$ cat src/rtl/svs_pkg.sv
// Package: types, codes and reset constants for the supply voltage supervisor.
`default_nettype none
package svs_pkg;

  localparam int unsigned MvW     = 16;
  localparam int unsigned AttW    = 8;
  localparam int unsigned TickW   = 32;
  localparam int unsigned CfgIdxW = 8;

  localparam logic [MvW-1:0] MinSafeRst  = 16'd2700;
  localparam logic [MvW-1:0] MaxSafeRst  = 16'd3600;
  localparam logic [MvW-1:0] MarginRst   = 16'd300;
  localparam logic [MvW-1:0] TimeoutRst  = 16'd10;

  typedef enum logic [1:0] {
    MODE_IDLE     = 2'd0,
    MODE_MONITOR  = 2'd1,
    MODE_RECOVERY = 2'd2
  } mode_t;

  typedef enum logic [CfgIdxW-1:0] {
    REG_MIN_SAFE = 8'd0,
    REG_MAX_SAFE = 8'd1,
    REG_MARGIN   = 8'd2,
    REG_TIMEOUT  = 8'd3
  } reg_idx_t;

  typedef struct packed {
    logic [MvW-1:0] min_safe_mv;
    logic [MvW-1:0] max_safe_mv;
    logic [MvW-1:0] recovery_margin_mv;
    logic [MvW-1:0] recovery_timeout_ticks;
  } cfg_t;

  typedef struct packed {
    logic [MvW-1:0] vdd_sample_mv;
  } in_t;

  typedef struct packed {
    logic [MvW-1:0]   filtered_vdd_mv;
    logic [1:0]       service_mode;
    logic             enter_safe_pulse;
    logic             recovery_request_pulse;
    logic             recovery_done_pulse;
    logic [AttW-1:0]  attempt_count;
    logic [MvW-1:0]   timeout_left;
    logic [TickW-1:0] ticks_seen;
  } out_t;

endpackage
`default_nettype wire

$ cat src/rtl/svs_in_if.sv
// Interface: sample input channel.
`default_nettype none
interface svs_in_if import svs_pkg::*; ();
  logic valid;
  logic ready;
  in_t  data;
  modport source (output valid, output data, input ready);
  modport sink (input valid, input data, output ready);
endinterface
`default_nettype wire

$ cat src/rtl/svs_out_if.sv
// Interface: result output channel.
`default_nettype none
interface svs_out_if import svs_pkg::*; ();
  logic valid;
  logic ready;
  out_t data;
  modport source (output valid, output data, input ready);
  modport sink (input valid, input data, output ready);
endinterface
`default_nettype wire

$ cat src/rtl/svs_cfg_if.sv
// Interface: configuration register write channel.
`default_nettype none
interface svs_cfg_if import svs_pkg::*; ();
  logic               valid;
  logic               ready;
  logic [CfgIdxW-1:0] idx;
  logic [MvW-1:0]     wdata;
  modport source (output valid, output idx, output wdata, input ready);
  modport sink (input valid, input idx, input wdata, output ready);
endinterface
`default_nettype wire

$ cat src/rtl/svs_cfg_regs.sv
// Configuration register file: thresholds, margin and timeout.
`default_nettype none
module svs_cfg_regs import svs_pkg::*; (
  input  wire logic             clk,
  input  wire logic             rst_n,
  input  wire logic             wr_en,
  input  wire logic [CfgIdxW-1:0] wr_idx,
  input  wire logic [MvW-1:0]   wr_data,
  output cfg_t                  cfg
);

  cfg_t cfg_r;
  cfg_t cfg_nxt;

  always_comb begin
    cfg_nxt = cfg_r;
    if (wr_en) begin
      case (reg_idx_t'(wr_idx))
        REG_MIN_SAFE: cfg_nxt.min_safe_mv            = wr_data;
        REG_MAX_SAFE: cfg_nxt.max_safe_mv            = wr_data;
        REG_MARGIN:   cfg_nxt.recovery_margin_mv     = wr_data;
        REG_TIMEOUT:  cfg_nxt.recovery_timeout_ticks = wr_data;
        default:      cfg_nxt = cfg_r;
      endcase
    end
  end

  always_ff @(posedge clk) begin
    if (!rst_n) begin
      cfg_r.min_safe_mv            <= MinSafeRst;
      cfg_r.max_safe_mv            <= MaxSafeRst;
      cfg_r.recovery_margin_mv     <= MarginRst;
      cfg_r.recovery_timeout_ticks <= TimeoutRst;
    end else begin
      cfg_r <= cfg_nxt;
    end
  end

  assign cfg = cfg_r;

endmodule
`default_nettype wire

$ cat src/rtl/svs_core.sv
// Supervisor core: filter, mode state machine, attempt, countdown and tick counters.
`default_nettype none
module svs_core import svs_pkg::*; (
  input  wire logic           clk,
  input  wire logic           rst_n,
  input  wire logic           fire,
  input  wire logic [MvW-1:0] sample,
  input  wire cfg_t           cfg,
  output out_t                res
);

  mode_t             mode_r, mode_nxt;
  logic [MvW-1:0]    avg_r, avg_nxt;
  logic [AttW-1:0]   att_r, att_nxt;
  logic [MvW-1:0]    cnt_r, cnt_nxt;
  logic [TickW-1:0]  tick_r, tick_nxt;

  logic [MvW+1:0]    filt_sum;
  logic [MvW-1:0]    filt;
  logic [MvW-1:0]    cnt_dec;
  logic [MvW:0]      rec_floor;
  logic              in_range;
  logic              recovered;
  logic              start_att;
  logic              done;

  always_comb begin
    filt_sum  = {2'b00, avg_r} + {1'b0, avg_r, 1'b0} + {2'b00, sample};
    filt      = filt_sum[MvW+1:2];
    cnt_dec   = (cnt_r != '0) ? (cnt_r - 1'b1) : cnt_r;
    rec_floor = {1'b0, cfg.min_safe_mv} + {1'b0, cfg.recovery_margin_mv};
    in_range  = (filt >= cfg.min_safe_mv) && (filt <= cfg.max_safe_mv);
    recovered = ({1'b0, filt} >= rec_floor) && in_range;

    tick_nxt  = tick_r + 1'b1;
    avg_nxt   = filt;
    cnt_nxt   = cnt_dec;
    att_nxt   = att_r;
    mode_nxt  = mode_r;
    start_att = 1'b0;
    done      = 1'b0;

    case (mode_r)
      MODE_IDLE: begin
        avg_nxt  = sample;
        att_nxt  = '0;
        cnt_nxt  = '0;
        mode_nxt = MODE_MONITOR;
      end
      MODE_MONITOR: begin
        start_att = !in_range;
      end
      MODE_RECOVERY: begin
        if (recovered) begin
          att_nxt  = '0;
          cnt_nxt  = '0;
          mode_nxt = MODE_MONITOR;
          done     = 1'b1;
        end else if (cnt_dec == '0) begin
          start_att = 1'b1;
        end
      end
      default: begin
        mode_nxt = MODE_MONITOR;
      end
    endcase

    if (start_att) begin
      cnt_nxt  = cfg.recovery_timeout_ticks;
      att_nxt  = att_r + 1'b1;
      mode_nxt = MODE_RECOVERY;
    end

    res.filtered_vdd_mv        = avg_nxt;
    res.service_mode           = mode_nxt;
    res.enter_safe_pulse       = start_att;
    res.recovery_request_pulse = start_att;
    res.recovery_done_pulse    = done;
    res.attempt_count          = att_nxt;
    res.timeout_left           = cnt_nxt;
    res.ticks_seen             = tick_nxt;
  end

  always_ff @(posedge clk) begin
    if (!rst_n) begin
      mode_r <= MODE_IDLE;
      avg_r  <= '0;
      att_r  <= '0;
      cnt_r  <= '0;
      tick_r <= '0;
    end else if (fire) begin
      mode_r <= mode_nxt;
      avg_r  <= avg_nxt;
      att_r  <= att_nxt;
      cnt_r  <= cnt_nxt;
      tick_r <= tick_nxt;
    end
  end

  a_leave_idle: assert property (@(posedge clk) disable iff (!rst_n)
    fire |=> mode_r != MODE_IDLE)
    else $error("mode returned to idle after a transaction");

  a_tick_step: assert property (@(posedge clk) disable iff (!rst_n)
    fire |=> tick_r == $past(tick_r) + 32'd1)
    else $error("tick count did not advance by one");

  a_done_clears: assert property (@(posedge clk) disable iff (!rst_n)
    (fire && res.recovery_done_pulse) |->
      (res.service_mode == MODE_MONITOR && res.attempt_count == '0 &&
       res.timeout_left == '0))
    else $error("recovery done without clearing count and countdown");

  a_attempt_mode: assert property (@(posedge clk) disable iff (!rst_n)
    (fire && res.recovery_request_pulse) |->
      (res.service_mode == MODE_RECOVERY && !res.recovery_done_pulse &&
       res.attempt_count == att_r + 8'd1))
    else $error("recovery attempt without entering recovery");

endmodule
`default_nettype wire

$ cat src/rtl/supply_voltage_supervisor.sv
// Top level: supply voltage supervisor with input, result and config channels.
//
//  channel | dir | payload                        | transaction when
//  in_if   | in  | vdd_sample_mv                  | valid && ready
//  out_if  | out | filtered value, mode, pulses,  | valid && ready
//          |     | attempts, countdown, ticks     |
//  cfg_if  | in  | idx, wdata (register write)    | valid && ready (ready tied high)
//
// One sample per cycle sustained while the output is not stalled. The sample
// sits in an input register, the core updates its state and the result is
// captured in the output register.
// Synchronous active-low reset restores register defaults and idle mode.
// A stalled output holds its result; the input register still accepts while
// the core can move its item into a draining output register.
`default_nettype none
module supply_voltage_supervisor import svs_pkg::*; (
  input  wire logic clk,
  input  wire logic rst_n,
  svs_in_if.sink    in_if,
  svs_out_if.source out_if,
  svs_cfg_if.sink   cfg_if
);

  cfg_t           cfg;
  out_t           res;
  logic           in_vld_r, in_vld_nxt;
  logic [MvW-1:0] in_data_r;
  logic           out_vld_r, out_vld_nxt;
  out_t           out_data_r;
  logic           in_acc;
  logic           core_fire;

  assign cfg_if.ready = 1'b1;

  svs_cfg_regs u_cfg (
    .clk     (clk),
    .rst_n   (rst_n),
    .wr_en   (cfg_if.valid),
    .wr_idx  (cfg_if.idx),
    .wr_data (cfg_if.wdata),
    .cfg     (cfg)
  );

  svs_core u_core (
    .clk    (clk),
    .rst_n  (rst_n),
    .fire   (core_fire),
    .sample (in_data_r),
    .cfg    (cfg),
    .res    (res)
  );

  always_comb begin
    core_fire   = in_vld_r && (!out_vld_r || out_if.ready);
    in_if.ready = !in_vld_r || core_fire;
    in_acc      = in_if.valid && in_if.ready;
    in_vld_nxt  = in_acc ? 1'b1 : (core_fire ? 1'b0 : in_vld_r);
    out_vld_nxt = core_fire ? 1'b1 : (out_if.ready ? 1'b0 : out_vld_r);
  end

  always_ff @(posedge clk) begin
    if (!rst_n) begin
      in_vld_r  <= 1'b0;
      out_vld_r <= 1'b0;
    end else begin
      in_vld_r  <= in_vld_nxt;
      out_vld_r <= out_vld_nxt;
    end
  end

  always_ff @(posedge clk) begin
    if (in_acc) begin
      in_data_r <= in_if.data.vdd_sample_mv;
    end
    if (core_fire) begin
      out_data_r <= res;
    end
  end

  assign out_if.valid = out_vld_r;
  assign out_if.data  = out_data_r;

endmodule
`default_nettype wire
$ cat src/flat_wrapper.sv
// flat-port wrapper written by rule: the top's interface ports become plain ports
module supply_voltage_supervisor_flat import svs_pkg::*;
  (clk, rst_n, in_if_valid, in_if_data, in_if_ready, out_if_valid, out_if_data, out_if_ready, cfg_if_valid, cfg_if_idx, cfg_if_wdata, cfg_if_ready);
  svs_in_if in_if_i ();
  svs_out_if out_if_i ();
  svs_cfg_if cfg_if_i ();
  input  wire logic clk;
  input  wire logic rst_n;
  input wire logic [$bits(in_if_i.valid)-1:0] in_if_valid;
  input wire logic [$bits(in_if_i.data)-1:0] in_if_data;
  output wire logic [$bits(in_if_i.ready)-1:0] in_if_ready;
  output wire logic [$bits(out_if_i.valid)-1:0] out_if_valid;
  output wire logic [$bits(out_if_i.data)-1:0] out_if_data;
  input wire logic [$bits(out_if_i.ready)-1:0] out_if_ready;
  input wire logic [$bits(cfg_if_i.valid)-1:0] cfg_if_valid;
  input wire logic [$bits(cfg_if_i.idx)-1:0] cfg_if_idx;
  input wire logic [$bits(cfg_if_i.wdata)-1:0] cfg_if_wdata;
  output wire logic [$bits(cfg_if_i.ready)-1:0] cfg_if_ready;
  assign in_if_i.valid = in_if_valid;
  assign in_if_i.data = in_if_data;
  assign in_if_ready = in_if_i.ready;
  assign out_if_valid = out_if_i.valid;
  assign out_if_data = out_if_i.data;
  assign out_if_i.ready = out_if_ready;
  assign cfg_if_i.valid = cfg_if_valid;
  assign cfg_if_i.idx = cfg_if_idx;
  assign cfg_if_i.wdata = cfg_if_wdata;
  assign cfg_if_ready = cfg_if_i.ready;
  supply_voltage_supervisor u_core (.clk(clk), .rst_n(rst_n), .in_if(in_if_i), .out_if(out_if_i), .cfg_if(cfg_if_i));
endmodule
$ cat config.mk
export PLATFORM = sky130hd
export DESIGN_NAME = supply_voltage_supervisor_flat
export DESIGN_NICKNAME = d
export VERILOG_FILES = /design/src/rtl/svs_pkg.sv /design/src/rtl/svs_in_if.sv /design/src/rtl/svs_out_if.sv /design/src/rtl/svs_cfg_if.sv /design/src/rtl/svs_cfg_regs.sv /design/src/rtl/svs_core.sv /design/src/rtl/supply_voltage_supervisor.sv /design/src/flat_wrapper.sv
export SDC_FILE = /design/constraint.sdc
export NUM_CORES = 1
export LEC_CHECK = 0
export CORE_MARGIN = 10
export CORE_UTILIZATION = 45
export CTS_BUF_LIST = sky130_fd_sc_hd__clkbuf_8
export CTS_CLUSTER_DIAMETER = 150
export DETAILED_ROUTE_END_ITERATION = 7
export DONT_BUFFER_PORTS = 1
export PLACE_DENSITY = 0.65
export SYNTH_ARGS = -nofsm -noshare
export SYNTH_HDL_FRONTEND = slang
export SYNTH_HIERARCHICAL = 1
export SYNTH_SLANG_ARGS = --single-unit
$ cat constraint.sdc
create_clock -name clk -period 20.4 [get_ports clk]
set_input_delay 3.06 -clock clk [delete_from_list [all_inputs] [get_ports clk]]
set_output_delay 3.06 -clock clk [all_outputs]
set_load 0.01 [all_outputs]
### Word-level counts from Yosys, hierarchy flattened

Cells that the tools add are included.

* shifts and indexed selects: 0
* div/mod/pow operators: 0
* multiplexer cells: 19
* reductions and logical operators: 19
* bitwise operators: 0
* $lt $le $gt $ge: 3
* equal/unequal tests: 5
* $add $sub $neg: 6
* multipliers: 0

Operators with widths (count)
* two-way mux 16 bit: 4
* adder 32 x 1 -> 32 bit, second input constant: 1
* one-hot mux 16 bit (2 select lines): 1
* adder 16 x 17 -> 18 bit: 1
* adder 18 x 16 -> 18 bit: 1
* adder 16 x 16 -> 17 bit: 1
* greater-or-equal comparator 16 x 17 -> 1 bit: 1
* == test 8 x 2 -> 1 bit, second input constant: 2
* greater-or-equal comparator 16 bit: 1
* <= comparator 16 bit: 1
* logical NOT 16 bit: 1
* two-way mux 8 bit: 2
* one-hot mux 8 bit (2 select lines): 1
* nonzero test 16 bit: 1
* subtractor 16 x 1 -> 16 bit, second input constant: 1
* adder 8 x 1 -> 8 bit, second input constant: 1
* == test 8 x 1 -> 1 bit, second input constant: 1
* logical NOT 8 bit: 1
* AND reduction 2 bit: 4
* two-way mux 1 bit: 7
* logical AND 1 bit: 4
* two-way mux 2 bit: 2
* one-hot mux 2 bit (2 select lines): 1
* nonzero test 2 bit: 2
* other kinds (6): 9

* bits in registers: 232
* input bits: 45
* output and inout bits: 80
* RAM bits: 0
* word-level logic and storage cells: 71
* latch bits: 0
* memories: 0
* ROM bits: 0

### Depth between registers and ports, before layout

* depth in word-level cells: 8
* mapped depth: 26

### Modules after synthesis

Netlist, hierarchy kept.

Modules (own cells, without submodules)
* svs_core: times used 1, area an instance 7777.5 um2, seq. area each 1481.4 um2, cells each 1010
* supply_voltage_supervisor: times used 1, area an instance 2907.8 um2, seq. area each 2832.7 um2, cells each 104
* svs_cfg_regs: times used 1, area an instance 2542.4 um2, seq. area each 1281.2 um2, cells each 241

### Worst setup path after synthesis

Ideal clock, no wire load.

* kind: input-to-reg
* start: input port out_if_ready
* end: register u_core.u_core.avg_r[11]
* data required time: 20269 ps
* stages: 7
* buffers on the path: 2
* setup time: 131 ps
* slack: 11639 ps
* data arrival time: 8630 ps
* cells stage by stage: nor2b_4 nor2b_1 clkinv_1 clkbuf_1 clkbuf_1 a31oi_1 o41ai_1

* cells in the longest elaborated chain, start to end: 2

Ends and longest elaborated chain
* from (decl): line flat_wrapper.sv:14 `input wire logic [$bits(out_if_i.ready)-1:0] out_if_ready;`
* logical OR 1 bit: line supply_voltage_supervisor.sv:54 `core_fire = in_vld_r && (!out_vld_r || out_if.ready);`
* logical AND 1 bit: line supply_voltage_supervisor.sv:54
* named net u_core.core_fire: line supply_voltage_supervisor.sv:31 `logic core_fire;`
* to (signal assigned): line svs_core.sv:93 `avg_r <= avg_nxt;`
* to (decl): line svs_core.sv:13 `logic [MvW-1:0] avg_r, avg_nxt;`

The timed path passes the listed nets, and every way through them passes these cells.
A chain may end at the register's enable or synchronous reset.

==> run metrics <==
status complete, no violations; CTS clk-pin slew, worst paths 60 ps; die footprint 36,650 µm²; initial antenna violation count 0; GP Congestion 0.8843; dpl hpwl 22,490 µm; # port buffers 0; fillers 2,712; vias 9,618; crit end category register; Final period util 33.25%; VDD IR max 0.07626 mV; # setup viols final 0; Die Width 191.5 µm; final non-filler cell total 1,751; CP required 20,690 ps; multi-input logic area 7004 µm²; fmax 147.4 MHz; PwrDens 87.25 nW/µm²; largest net degree at the start of global routing 120; LEAKAGE 5.728 nW; 1st-pass router iterations 5; Mapped Cells 1,355; wire length of the first global-routing pass 50,050 µm; ANT nets after route 0; setup repair bufs after CTS 0; DR WL/cell 18.00 µm; Least-Margin Pin Slew 1153 ps; post-synthesis register bit count 233; Worst Hold Class register to register; reg2reg path depth 25; Max-cap violations 0; Net count, final 1,479; grt ovf 0; ys async rst share 0%; met1 WL 14,550 µm; total CTS buffers 42; worst r2r dst u_core/out_if.data[37]; clock root cell clkbuf_8; Avg Cell Area, Syn 9.762 µm²; Max-slew headroom 23.12%; R2R setup slack 13,620 ps; Seq/Total Area, Yosys 42.30%; Starting Density 45.84%; # IOs 125; Top Metal Used met4; CTS tree yes; Sum Neg Setup Slack 0 ps; worst setup path startpoint u_core/in_data_r[1]; Final Total Pwr 1.238 mW; Cell Count Post-Placement 1,675; row cnt 62; Worst setup SP type register; number of H-tree levels 2; WP data arrival 7080 ps; final wirelength 31,520 µm; DRC viols 0; Placed Area 13,370 µm²; Storage cell area 5595 µm²; core box area 28,860 µm²; Critical R2R Launch u_core/in_data_r[1]; All-Layer GR Usage 16.75%; largest cells by area after synthesis dfxtp_1 21%, edfxtp_1 21%, ha_1 7.8%, mux2i_1 5.4%, nand2_1 4.8%; Critical Path Sink u_core/out_if.data[37]; ys flop type dfxtp_1; clk_lat worst skew 550 ps; Die Y 191.5 µm; skew final 27.31 ps; met2 WL 14,860 µm; Period minus WS final 6782 ps; crit path kind register to register; Hold Buf Count CTS 0; Synth Net Count 1,499; synth unique cells 84; RSZ-0062 raised after global routing false; YS warnings 6; fraction of layout cells with a size suffix above 1 7.315%; initial drt markers 648; Vias/cell 5.493; vias in the first global route 9,317; Finished Cell Area 14,180 µm²; final hold violations 0; # resized after CTS 0; largest area contributor in the netlist dfxtp_1; max-slew violation count 0; hold_ws 461.6 ps; met3 routed WL 1624 µm; Mapped Area 13,230 µm²; Hold Startpoint u_core/u_cfg/cfg[38]; number of flops mapped to enable cells by yosys 93; leading cell types by count after synthesis 168 x nand2_1, 140 x dfxtp_1, 93 x edfxtp_1, 90 x nor2_1, 82 x ha_1; most common cell in the netlist nand2_1; Yosys top cell area share 21.19%; worst-path fanout max 30; Antenna Cells 0; clock sink count 233; clk buf depth 3; P&R area growth vs syn 7.236%
-- critical path, stage by stage, from the launching register on --
cell	delay [ps]
edfxtp_1	420
fa_1	580
nand3_1	110
fa_1	430
nor2b_1	130
o21ai_0	110
a21boi_0	170
o21ai_0	110
a21boi_0	520
o21ai_0	160
nand2b_1	130
a311oi_1	110
xor2_1	210
inv_1	120
ha_1	300
a21oi_1	200
nor3b_1	70
o21ai_0	160
nand2_1	70
a221oi_1	230
o21ai_1	150
nand3_1	130
nand2_1	640
nand2_1	650
clkinv_1	390
o2bb2ai_1	230
-- routing by layer --
metal | vias to the layer above | track usage (%)
met4 | 0 | 4.868
li1 | 4792 | -
met3 | 36 | 3.644
met5 | - | 0
met2 | 227 | 26.95
met1 | 4563 | 22.16
-- power breakdown --
| group | switching [mW] | leakage, nW | internal [mW] | total [mW] |
|---|---|---|---|---|
| combinational | 0.181 | 3.26 | 0.106 | 0.287 |
| clock | 0.192 | 0.465 | 0.230 | 0.422 |
| sequential | 0.0209 | 2.00 | 0.508 | 0.529 |
-- final cells by class --
cell class	instances	share of cell area, %
flip-flops and latches	233	39.45
well taps	384	3.387
clock buffers	48	4.657
inverters	64	1.694
multi-input cells	988	49.38
repair buffers	6	0.3175
clock inverters	28	1.120
-- cells by family (layout without fill, tap and decap cells) --
family                   count (synthesis)  count (layout)  synth area share (%)
buffers and inverters                  134             146                 4.834
adder cells (fa/ha/maj)                100             100                 10.40
multiplexers                            79              79                 6.044
AND/OR/NAND/NOR                        488             488                 18.72
AO/OA/AOI/OAI                          228             228                 11.58
XOR/XNOR                                92              92                 6.092
other                                    1               1               0.02835
flip-flops                             233             233                 42.30
-- metrics by stage --
step | setup WS, ps | utilization [%]
6_report | 13620 | 49.15
5_1_grt | 13160 | 49.15
4_1_cts | 13720 | 49.15
3_5_place_dp | 13750 | 46.31
3_3_place_gp | 13910 | 46.31
2_1_floorplan | 11640 | -
-- state kept, by name (all words and copies together), names as in the netlist --
name and cells:
u_core/u_core/tick_r 32, u_core/in_vld_r 1, u_core/u_core/avg_r 16, u_core/out_if.valid 1
u_core/in_data_r 16, u_core/u_core/cnt_r 16, u_core/u_cfg/cfg 64, u_core/u_core/mode_r 2
u_core/u_core/att_r 8, u_core/out_if.data 77
-- layout by cell type, fill, tap and decap left out, types with 5 or more instances in the layout --
cell type	instances
fa_1	17
a41oi_1	6
a21o_1	14
a311oi_1	5
ha_1	82
nand3_1	49
mux2i_1	72
a21oi_1	47
a211oi_1	5
and2_1	10
nand2b_1	10
clkinv_1	7
o2bb2ai_1	7
dfxtp_1	140
nor3b_1	6
o21ai_0	42
mux2_2	6
xnor2_1	31
nor2_1	90
clkinv_2	8
xor2_1	61
o211ai_1	12
nor2b_1	38
edfxtp_1	93
nand4_1	25
o32ai_1	6
o21bai_1	5
and3_1	23
nand2_1	168
clkbuf_8	48
buf_4	6
inv_1	72
o21a_1	7
nand3b_1	5
a31oi_1	33
nor3_1	21
nor4_1	5
or3_1	9
-- worst min-delay path by stage --
stage | to | depth (start not counted) | slack, ps
after floorplan | u_core/u_cfg/cfg[33] | 2 | 430
after detailed placement | u_core/u_cfg/cfg[39] | 2 | 450
after global routing | u_core/u_cfg/cfg[35] | 2 | 470
after CTS | u_core/u_cfg/cfg[39] | 2 | 460
final | u_core/u_cfg/cfg[38] | 2 | 460
after global placement | u_core/u_cfg/cfg[40] | 2 | 440
Note: power is estimated with default switching activity, not from simulation.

· · · · · · ·

Every line of the entries above that includes "reset" should be copied.

• Answer below
// Package: types, codes and reset constants for the supply voltage supervisor.
// Synchronous active-low reset restores register defaults and idle mode.
A chain may end at the register's enable or synchronous reset.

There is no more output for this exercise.